## WHAT YOU HAVE TO DO
Filter the listing below down to the lines with the word "total" and copy those.

## EXERCISE INPUT

----

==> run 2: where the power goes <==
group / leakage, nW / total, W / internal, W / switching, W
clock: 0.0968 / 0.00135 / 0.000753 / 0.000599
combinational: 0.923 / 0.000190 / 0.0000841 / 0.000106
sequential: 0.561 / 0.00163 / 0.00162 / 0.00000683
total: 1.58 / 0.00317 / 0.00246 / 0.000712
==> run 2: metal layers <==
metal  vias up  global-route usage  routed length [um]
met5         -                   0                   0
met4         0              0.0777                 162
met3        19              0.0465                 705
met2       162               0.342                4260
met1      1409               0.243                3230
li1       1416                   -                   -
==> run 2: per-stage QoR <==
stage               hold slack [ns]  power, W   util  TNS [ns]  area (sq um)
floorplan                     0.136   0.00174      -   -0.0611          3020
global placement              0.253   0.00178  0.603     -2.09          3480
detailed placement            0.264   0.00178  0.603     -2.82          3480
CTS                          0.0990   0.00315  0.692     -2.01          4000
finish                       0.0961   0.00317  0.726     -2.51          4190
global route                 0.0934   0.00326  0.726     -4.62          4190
File: config.mk
export PLATFORM = sky130hd
export DESIGN_NAME = led_pattern_driver
export DESIGN_NICKNAME = d
export VERILOG_FILES = /design/src/rtl/led_pattern_driver.sv
export SDC_FILE = /design/constraint.sdc
export NUM_CORES = 1
export LEC_CHECK = 0
export ABC_AREA = 1
export BUFFER_PORTS_ARGS = -buffer_cell sky130_fd_sc_hd__buf_2
export CAP_MARGIN = 25
export CORE_AREA = 2 2 77 79
export DETAILED_ROUTE_END_ITERATION = 6
export DIE_AREA = 0 0 79 81
export GPL_ROUTABILITY_DRIVEN = 0
export MAX_ROUTING_LAYER = met4
export PLACE_DENSITY = 0.72
export SYNTH_ARGS = -nofsm -noshare
export SYNTH_HDL_FRONTEND = slang
export SYNTH_SLANG_ARGS = --single-unit
File: constraint.sdc
create_clock -name clk -period 1.64 [get_ports clk]
set_input_delay 0.164 -clock clk [delete_from_list [all_inputs] [get_ports clk]]
set_output_delay 0.164 -clock clk [all_outputs]
set_load 0.02 [all_outputs]
### src/flat_wrapper.sv
// flat-port wrapper written by rule: the top's interface ports become plain ports
module cart_arbiter_flat import cart_pkg::*;
#(
    parameter int ADDR_W      = CART_ADDR_W,
    parameter int MEM_LATENCY = 2
)
  (clock, reset_n, cart_ready, bus_cpu_req, bus_cpu_ram, bus_cpu_we, bus_cpu_addr, bus_cpu_wdata, bus_cpu_ack, bus_cpu_rdata, bus_ppu_req, bus_ppu_we, bus_ppu_addr, bus_ppu_wdata, bus_ppu_ack, bus_ppu_rdata, bus_mem_address, bus_mem_prg_sel, bus_mem_chr_sel, bus_mem_ram_sel, bus_mem_rden, bus_mem_wren, bus_mem_write_data, bus_mem_read_data);
  cart_arbiter_if #(.ADDR_W(ADDR_W)) bus_i ();
  input  logic clock;
  input  logic reset_n;
  input  logic cart_ready;
  input wire logic [$bits(bus_i.cpu_req)-1:0] bus_cpu_req;
  input wire logic [$bits(bus_i.cpu_ram)-1:0] bus_cpu_ram;
  input wire logic [$bits(bus_i.cpu_we)-1:0] bus_cpu_we;
  input wire logic [$bits(bus_i.cpu_addr)-1:0] bus_cpu_addr;
  input wire logic [$bits(bus_i.cpu_wdata)-1:0] bus_cpu_wdata;
  output wire logic [$bits(bus_i.cpu_ack)-1:0] bus_cpu_ack;
  output wire logic [$bits(bus_i.cpu_rdata)-1:0] bus_cpu_rdata;
  input wire logic [$bits(bus_i.ppu_req)-1:0] bus_ppu_req;
  input wire logic [$bits(bus_i.ppu_we)-1:0] bus_ppu_we;
  input wire logic [$bits(bus_i.ppu_addr)-1:0] bus_ppu_addr;
  input wire logic [$bits(bus_i.ppu_wdata)-1:0] bus_ppu_wdata;
  output wire logic [$bits(bus_i.ppu_ack)-1:0] bus_ppu_ack;
  output wire logic [$bits(bus_i.ppu_rdata)-1:0] bus_ppu_rdata;
  output wire logic [$bits(bus_i.mem_address)-1:0] bus_mem_address;
  output wire logic [$bits(bus_i.mem_prg_sel)-1:0] bus_mem_prg_sel;
  output wire logic [$bits(bus_i.mem_chr_sel)-1:0] bus_mem_chr_sel;
  output wire logic [$bits(bus_i.mem_ram_sel)-1:0] bus_mem_ram_sel;
  output wire logic [$bits(bus_i.mem_rden)-1:0] bus_mem_rden;
  output wire logic [$bits(bus_i.mem_wren)-1:0] bus_mem_wren;
  output wire logic [$bits(bus_i.mem_write_data)-1:0] bus_mem_write_data;
  input wire logic [$bits(bus_i.mem_read_data)-1:0] bus_mem_read_data;
  assign bus_i.cpu_req = bus_cpu_req;
  assign bus_i.cpu_ram = bus_cpu_ram;
  assign bus_i.cpu_we = bus_cpu_we;
  assign bus_i.cpu_addr = bus_cpu_addr;
  assign bus_i.cpu_wdata = bus_cpu_wdata;
  assign bus_cpu_ack = bus_i.cpu_ack;
  assign bus_cpu_rdata = bus_i.cpu_rdata;
  assign bus_i.ppu_req = bus_ppu_req;
  assign bus_i.ppu_we = bus_ppu_we;
  assign bus_i.ppu_addr = bus_ppu_addr;
  assign bus_i.ppu_wdata = bus_ppu_wdata;
  assign bus_ppu_ack = bus_i.ppu_ack;
  assign bus_ppu_rdata = bus_i.ppu_rdata;
  assign bus_mem_address = bus_i.mem_address;
  assign bus_mem_prg_sel = bus_i.mem_prg_sel;
  assign bus_mem_chr_sel = bus_i.mem_chr_sel;
  assign bus_mem_ram_sel = bus_i.mem_ram_sel;
  assign bus_mem_rden = bus_i.mem_rden;
  assign bus_mem_wren = bus_i.mem_wren;
  assign bus_mem_write_data = bus_i.mem_write_data;
  assign bus_i.mem_read_data = bus_mem_read_data;
  cart_arbiter #(.ADDR_W(ADDR_W), .MEM_LATENCY(MEM_LATENCY)) u_core (.clock(clock), .reset_n(reset_n), .cart_ready(cart_ready), .bus(bus_i));
endmodule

----

## OUTPUT BELOW
group / leakage, nW / total, W / internal, W / switching, W
total: 1.58 / 0.00317 / 0.00246 / 0.000712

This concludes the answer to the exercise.